## What you should do
Within the lines below, find those that hold the string "along" and copy each one.

*** Opening Data supplied ***

## config.mk

```make
export PLATFORM = sky130hd
export DESIGN_NAME = plim_front
export DESIGN_NICKNAME = d
export VERILOG_FILES = /design/src/plim_pkg.sv /design/src/plim_front.sv
export SDC_FILE = /design/constraint.sdc
export NUM_CORES = 2
export LEC_CHECK = 0
export ABC_CLOCK_PERIOD_IN_PS = 16200
export BUFFER_PORTS_ARGS = -buffer_cell sky130_fd_sc_hd__buf_2
export CORE_ASPECT_RATIO = 0.7
export CORE_UTILIZATION = 30
export DETAILED_ROUTE_END_ITERATION = 8
export PLACE_DENSITY = 0.57
export RECOVER_POWER = 25
export SLEW_MARGIN = 20
export SYNTH_ARGS = -nofsm -noshare
export SYNTH_HDL_FRONTEND = slang
export SYNTH_SLANG_ARGS = --single-unit
```

## constraint.sdc

```tcl
create_clock -name i_clk -period 16.2 [get_ports i_clk]
set_input_delay 3.24 -clock i_clk [delete_from_list [all_inputs] [get_ports i_clk]]
set_output_delay 3.24 -clock i_clk [all_outputs]
set_load 0.01 [all_outputs]
```

## src/plim_pkg.sv

```systemverilog
// Package: shared types and constants for the piecewise-linear intensity map.
`timescale 1ns / 1ps
package plim_pkg;

    localparam int DEF_MAX_KNOTS   = 8;
    localparam int DEF_SAMPLE_BITS = 16;
    localparam int KNOT_STRIDE     = 16;
    localparam int PIXEL_W         = 16;
    localparam int CFG_W           = 64;
    localparam int ADDR_W          = 6;
    localparam int COUNT_W         = 4;

    localparam logic [COUNT_W-1:0] RST_KNOTS   = 4'd2;
    localparam logic [CFG_W-1:0]   RST_LOW     = 64'h0000_0000_FFFF_0000;
    localparam logic [CFG_W-1:0]   RST_HIGH    = 64'h0;

    typedef enum logic [2:0] {
        REG_KNOTS    = 3'd0,
        REG_IN_LOW   = 3'd1,
        REG_IN_HIGH  = 3'd2,
        REG_OUT_LOW  = 3'd3,
        REG_OUT_HIGH = 3'd4
    } t_reg_idx;

    // flags that ride along the divider chain
    typedef struct packed {
        logic zero;   // zero-width segment: result is lower output knot
        logic neg;    // quotient negative: result is 0
        logic sat;    // quotient past full scale
    } t_side;

endpackage

```

## src/plim_front.sv

```systemverilog
// Front pipeline: clamp, segment search, products and divider setup.
`timescale 1ns / 1ps
module plim_front #(
    parameter int MAX_KNOTS   = plim_pkg::DEF_MAX_KNOTS,
    parameter int SAMPLE_BITS = plim_pkg::DEF_SAMPLE_BITS
) (
    input  logic                                 i_clk,
    input  logic                                 i_rst_n,
    input  logic                                 i_en,
    input  logic                                 i_valid,
    input  logic [plim_pkg::PIXEL_W-1:0]         i_pixel,
    input  logic [plim_pkg::COUNT_W-1:0]         i_count,
    input  logic [MAX_KNOTS-1:0][SAMPLE_BITS-1:0] i_xs,
    input  logic [MAX_KNOTS-1:0][SAMPLE_BITS-1:0] i_ys,
    output logic                                 o_valid,
    output logic [SAMPLE_BITS-1:0]               o_rem,
    output logic [SAMPLE_BITS-1:0]               o_div,
    output logic [SAMPLE_BITS-1:0]               o_ql,
    output logic [SAMPLE_BITS-1:0]               o_y0,
    output plim_pkg::t_side                      o_side
);
    import plim_pkg::*;

    localparam int W  = SAMPLE_BITS;
    localparam int KI = (MAX_KNOTS > 2) ? $clog2(MAX_KNOTS) : 1;
    localparam int PW = 2 * W + 2;
    localparam int NW = 2 * W + 3;

    // stage A: clamp and segment pick
    logic [COUNT_W-1:0] n_cl;
    logic [KI-1:0]      last, j, jl;
    logic [W-1:0]       v, x_last;

    always_comb begin
        n_cl = i_count;
        if (i_count < COUNT_W'(2)) n_cl = COUNT_W'(2);
        if (i_count > COUNT_W'(MAX_KNOTS)) n_cl = COUNT_W'(MAX_KNOTS);
        last   = KI'(n_cl - COUNT_W'(1));
        x_last = i_xs[last];
        v      = i_pixel[W-1:0];
        if (v > x_last) v = x_last;
        if (v < i_xs[0]) v = i_xs[0];   // lower clamp wins on reversed bounds
        j = last;
        for (int k = MAX_KNOTS - 1; k >= 1; k--) begin
            if (KI'(k) <= last && v <= i_xs[k]) j = KI'(k);
        end
        jl = j - KI'(1);
    end

    logic         r_a_valid;
    logic [W-1:0] r_a_v, r_a_x0, r_a_x1, r_a_y0, r_a_y1;

    always_ff @(posedge i_clk) begin
        if (!i_rst_n) begin
            r_a_valid <= 1'b0;
        end else if (i_en) begin
            r_a_valid <= i_valid;
        end
        if (i_en) begin
            r_a_v  <= v;
            r_a_x0 <= i_xs[jl];
            r_a_x1 <= i_xs[j];
            r_a_y0 <= i_ys[jl];
            r_a_y1 <= i_ys[j];
        end
    end

    // stage B: differences and the two products
    logic signed [W:0]    dx, dv, dy;
    logic signed [PW-1:0] p0, p1;

    always_comb begin
        dx = $signed({1'b0, r_a_x1}) - $signed({1'b0, r_a_x0});
        dv = $signed({1'b0, r_a_v})  - $signed({1'b0, r_a_x0});
        dy = $signed({1'b0, r_a_y1}) - $signed({1'b0, r_a_y0});
        p0 = $signed({1'b0, r_a_y0}) * dx;
        p1 = dv * dy;
    end

    logic                 r_b_valid;
    logic signed [PW-1:0] r_b_p0, r_b_p1;
    logic signed [W:0]    r_b_dx;
    logic [W-1:0]         r_b_y0;

    always_ff @(posedge i_clk) begin
        if (!i_rst_n) begin
            r_b_valid <= 1'b0;
        end else if (i_en) begin
            r_b_valid <= r_a_valid;
        end
        if (i_en) begin
            r_b_p0 <= p0;
            r_b_p1 <= p1;
            r_b_dx <= dx;
            r_b_y0 <= r_a_y0;
        end
    end

    // stage C: sign-magnitude split and full-scale test
    logic signed [NW-1:0] num;
    logic [NW-1:0]        mag;
    logic [W-1:0]         dmag;
    t_side                side;

    always_comb begin
        num  = NW'(r_b_p0) + NW'(r_b_p1);
        mag  = num[NW-1] ? NW'(-num) : NW'(num);
        dmag = r_b_dx[W] ? W'(-r_b_dx) : W'(r_b_dx);
        side.zero = (r_b_dx == '0);
        side.neg  = num[NW-1] ^ r_b_dx[W];
        side.sat  = (mag >= {{(NW - 2 * W){1'b0}}, dmag, {W{1'b0}}});
    end

    logic         r_c_valid;
    logic [W-1:0] r_c_rem, r_c_div, r_c_ql, r_c_y0;
    t_side        r_c_side;

    always_ff @(posedge i_clk) begin
        if (!i_rst_n) begin
            r_c_valid <= 1'b0;
        end else if (i_en) begin
            r_c_valid <= r_b_valid;
        end
        if (i_en) begin
            r_c_rem  <= mag[2*W-1:W];
            r_c_ql   <= mag[W-1:0];
            r_c_div  <= dmag;
            r_c_y0   <= r_b_y0;
            r_c_side <= side;
        end
    end

    assign o_valid = r_c_valid;
    assign o_rem   = r_c_rem;
    assign o_div   = r_c_div;
    assign o_ql    = r_c_ql;
    assign o_y0    = r_c_y0;
    assign o_side  = r_c_side;

endmodule

```

==> flow_summary.html <==
<table>
<tr><th>Metric</th><th>Value</th></tr>
<tr><th colspan="2">Yosys</th></tr>
<tr><td>Synthesized area</td><td>42200 um^2</td></tr>
<tr><td>Top area cells in the synthesized netlist</td><td>fa_1, edfxtp_1, ha_1</td></tr>
<tr><td>Per-instance average area after synthesis</td><td>9.08 um^2</td></tr>
<tr><td>Cell with the most instances after synthesis</td><td>inv_1</td></tr>
<tr><td>Proportion of register bits with asynchronous set or reset after synthesis</td><td>0</td></tr>
<tr><td>Top cell types by occurrence after synthesis</td><td>inv_1, nand2_1, fa_1</td></tr>
<tr><td>Yosys top cell area share</td><td>0.242</td></tr>
<tr><td>Number of enable-type register cells in the synthesized netlist</td><td>248</td></tr>
<tr><td>Register bit total from synthesis</td><td>251</td></tr>
<tr><td>Top_reg_cell synth</td><td>edfxtp_1</td></tr>
<tr><td>Sequential element share of the synthesized area</td><td>0.178</td></tr>
<tr><td>Library cell with the largest summed area after synthesis</td><td>fa_1</td></tr>
<tr><td>Syn Inst Count</td><td>4653</td></tr>
<tr><td>Netlist cell types</td><td>100</td></tr>
<tr><td>Syn. warnings</td><td>0</td></tr>
<tr><td>Net count after synthesis</td><td>5884</td></tr>
<tr><th colspan="2">Die</th></tr>
<tr><td>Overall die area</td><td>142000 um^2</td></tr>
<tr><td>Placeable Area</td><td>139000 um^2</td></tr>
<tr><td>Vertical die dimension</td><td>316 um</td></tr>
<tr><td>Boundary pin count</td><td>348</td></tr>
<tr><td>Effective utilization at floorplan</td><td>0.304</td></tr>
<tr><td>Die width</td><td>450 um</td></tr>
<tr><td>Number of rows in the core area</td><td>114</td></tr>
<tr><th colspan="2">Setup path</th></tr>
<tr><td>Peak fanout along the critical path</td><td>46</td></tr>
<tr><td>Worst endpoint data arrival time</td><td>14580 ps</td></tr>
<tr><td>Maximum cell stage delay along the critical path</td><td>750 ps</td></tr>
<tr><td>Cell type of the slowest stage on the worst timing path</td><td>a221oi_1</td></tr>
<tr><td>Critical path's top delay family</td><td>compound AO/OA/AOI/OAI gates</td></tr>
<tr><td>Setup slack of the most critical reg-to-reg path</td><td>4190 ps</td></tr>
<tr><td>Critical path startpoint category</td><td>input port</td></tr>
<tr><td>Worst endpoint required time</td><td>16610 ps</td></tr>
<tr><td>Number of buffer and inverter stages on the critical path</td><td>8</td></tr>
<tr><td>Worst R2R Start</td><td>r_a_x0[0]</td></tr>
<tr><td>Crit Path Class</td><td>in -&gt; reg</td></tr>
<tr><td>Depth of the most critical reg-to-reg path</td><td>35</td></tr>
<tr><td>Reg-to-reg critical path endpoint</td><td>r_b_p0[33]</td></tr>
<tr><td>Type of element capturing the critical path</td><td>flop</td></tr>
<tr><th colspan="2">Routing</th></tr>
<tr><td>Met3 WL</td><td>19600 um</td></tr>
<tr><td>Highest metal layer with signal wires</td><td>met5</td></tr>
<tr><td>Number of antenna-violating nets in the routed design</td><td>0</td></tr>
<tr><td>Via count normalized by instance count</td><td>5.45</td></tr>
<tr><td>Number of search-and-repair iterations in the first detailed-routing pass</td><td>9</td></tr>
<tr><td>Met1 layer wirelength in the final routing</td><td>79300 um</td></tr>
<tr><td>Total routed wirelength</td><td>167000 um</td></tr>
<tr><td>Average detailed-routed wire length per instance</td><td>24.4 um</td></tr>
<tr><td>Met2 Wirelength</td><td>63900 um</td></tr>
<tr><td>Post-detailed-route DRC marker count</td><td>22</td></tr>
<tr><td>Number of DRC markers after the initial detailed-route iteration</td><td>3982</td></tr>
<tr><td>Number of vias after detailed routing</td><td>37.2k</td></tr>
<tr><th colspan="2">Layout</th></tr>
<tr><td>Finished layout cell area</td><td>47500 um^2</td></tr>
<tr><td>Final Instance Count excl. Fillers</td><td>6818</td></tr>
<tr><td>Net count of the finished layout</td><td>6168</td></tr>
<tr><td>Fillcell total</td><td>14.4k</td></tr>
<tr><td>End-of-flow core utilization</td><td>0.342</td></tr>
<tr><td>Layout overhead on the synthesized area</td><td>12.5%</td></tr>
<tr><td>Layout cell share with drive strength beyond 1</td><td>0.124</td></tr>
<tr><th colspan="2">Global routing</th></tr>
<tr><td>Remaining global-route overflow</td><td>0</td></tr>
<tr><td>Combined global-route utilization of all metal layers</td><td>0.230</td></tr>
<tr><td>Antenna violations before repair</td><td>4</td></tr>
<tr><td>First-pass GRT wire length</td><td>245000 um</td></tr>
<tr><td>Via count of the first global-routing pass</td><td>36.3k</td></tr>
<tr><td>Maximum number of pins on one net before global-route repair</td><td>81</td></tr>
<tr><th colspan="2">Clocking</th></tr>
<tr><td>Resized cells post-CTS</td><td>0</td></tr>
<tr><td>CTS buffer count</td><td>30</td></tr>
<tr><td>Hold bufs inserted after CTS</td><td>0</td></tr>
<tr><td>Clock insertion delay at the later pin of the skew report</td><td>660 ps</td></tr>
<tr><td>Root Buffer</td><td>clkbuf_16</td></tr>
<tr><td>Reg clk slew, reported paths</td><td>80 ps</td></tr>
<tr><td>Post-CTS Setup Bufs</td><td>0</td></tr>
<tr><td>Number of clock sinks seen by CTS</td><td>251</td></tr>
<tr><td>Max Root-Sink Buffers</td><td>3</td></tr>
<tr><td>Deepest level of the CTS H-tree</td><td>1</td></tr>
<tr><td>TritonCTS clock tree</td><td>built</td></tr>
<tr><th colspan="2">Timing</th></tr>
<tr><td>Setup violations, final</td><td>0</td></tr>
<tr><td>Final worst-path cycle share</td><td>0.875</td></tr>
<tr><td>Total negative slack</td><td>0 ps</td></tr>
<tr><td>Headroom to the max-slew limit</td><td>-1.93</td></tr>
<tr><td>Number of max-slew violations in the final report</td><td>191</td></tr>
<tr><td>RSZ-0062 raised after global routing</td><td>false</td></tr>
<tr><td>Post-route minimum period</td><td>14170 ps</td></tr>
<tr><td>FMAX</td><td>70.6 MHz</td></tr>
<tr><td>Transition time at the pin with the least slew margin</td><td>4400 ps</td></tr>
<tr><td>Setup skew after layout</td><td>71.1 ps</td></tr>
<tr><td>Hold Violations, Final</td><td>0</td></tr>
<tr><th colspan="2">Min path</th></tr>
<tr><td>Hold Crit Start</td><td>r_b_y0[9]</td></tr>
<tr><td>Min-Delay Path Class</td><td>reg -&gt; reg</td></tr>
<tr><td>Hold path depth</td><td>0</td></tr>
<tr><td>Hold worst-path end</td><td>o_y0[9]</td></tr>
<tr><th colspan="2">Placement</th></tr>
<tr><td>Area after detailed placement</td><td>46500 um^2</td></tr>
<tr><td>Count of buffers inserted at the top-level ports</td><td>347</td></tr>
<tr><td>Count of placed standard cells including taps</td><td>6761</td></tr>
<tr><td>Placer's final routability congestion estimate</td><td>1.01</td></tr>
<tr><td>Detailed placer's ending HPWL</td><td>137000 um</td></tr>
<tr><th colspan="2">Run status</th></tr>
<tr><td>Result of the run</td><td>complete, but fails checks</td></tr>
<tr><td>Violated checks</td><td>design-rule violations, max-capacitance violations, max-slew violations</td></tr>
<tr><th colspan="2">Job</th></tr>
<tr><td>Max_cap viols</td><td>8</td></tr>
</table>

*** Closing Data supplied ***

## Result for this exercise
    // flags that ride along the divider chain
<tr><td>Peak fanout along the critical path</td><td>46</td></tr>
<tr><td>Maximum cell stage delay along the critical path</td><td>750 ps</td></tr>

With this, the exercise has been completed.